* **PROBLEM TO WORK ON**:
Copy every line of the data in which the word "stage" occurs.

Saved entries:

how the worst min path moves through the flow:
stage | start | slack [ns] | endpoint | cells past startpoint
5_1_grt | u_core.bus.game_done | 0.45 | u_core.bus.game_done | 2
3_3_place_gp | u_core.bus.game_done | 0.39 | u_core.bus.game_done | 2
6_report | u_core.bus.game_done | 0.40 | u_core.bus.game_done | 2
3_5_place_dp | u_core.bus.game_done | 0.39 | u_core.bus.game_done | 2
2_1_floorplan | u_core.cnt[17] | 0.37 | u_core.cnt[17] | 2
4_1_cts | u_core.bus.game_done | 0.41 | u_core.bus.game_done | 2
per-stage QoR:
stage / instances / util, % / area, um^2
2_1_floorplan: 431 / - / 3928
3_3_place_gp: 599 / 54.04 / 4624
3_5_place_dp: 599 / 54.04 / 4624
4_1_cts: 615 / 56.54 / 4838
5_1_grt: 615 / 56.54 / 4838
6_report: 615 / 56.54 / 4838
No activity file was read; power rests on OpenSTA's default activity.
==> config.mk <==
export PLATFORM = sky130hd
export DESIGN_NAME = dllp_rx_assembler
export DESIGN_NICKNAME = d
export VERILOG_FILES = /design/src/rtl/dllp_pkg.sv /design/src/rtl/dllp_crc16.sv /design/src/rtl/dllp_rx_assembler.sv
export SDC_FILE = /design/constraint.sdc
export NUM_CORES = 1
export LEC_CHECK = 0
export ABC_AREA = 1
export BUFFER_PORTS_ARGS = -buffer_cell sky130_fd_sc_hd__buf_2
export CELL_PAD_IN_SITES_DETAIL_PLACEMENT = 0
export CELL_PAD_IN_SITES_GLOBAL_PLACEMENT = 1
export CORE_AREA = 4 4 123 125
export CTS_CLUSTER_DIAMETER = 50
export DETAILED_ROUTE_END_ITERATION = 12
export DIE_AREA = 0 0 127 129
export PLACE_DENSITY_LB_ADDON = 0.1
export SYNTH_ARGS = -nofsm -noshare
export SYNTH_HDL_FRONTEND = slang
export SYNTH_SLANG_ARGS = --single-unit
==> constraint.sdc <==
create_clock -name clk -period 3.8 [get_ports clk]
set_input_delay 0.19 -clock clk [delete_from_list [all_inputs] [get_ports clk]]
set_output_delay 0.19 -clock clk [all_outputs]
set_load 0.05 [all_outputs]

* **REPLY**:
stage | start | slack [ns] | endpoint | cells past startpoint
per-stage QoR:
stage / instances / util, % / area, um^2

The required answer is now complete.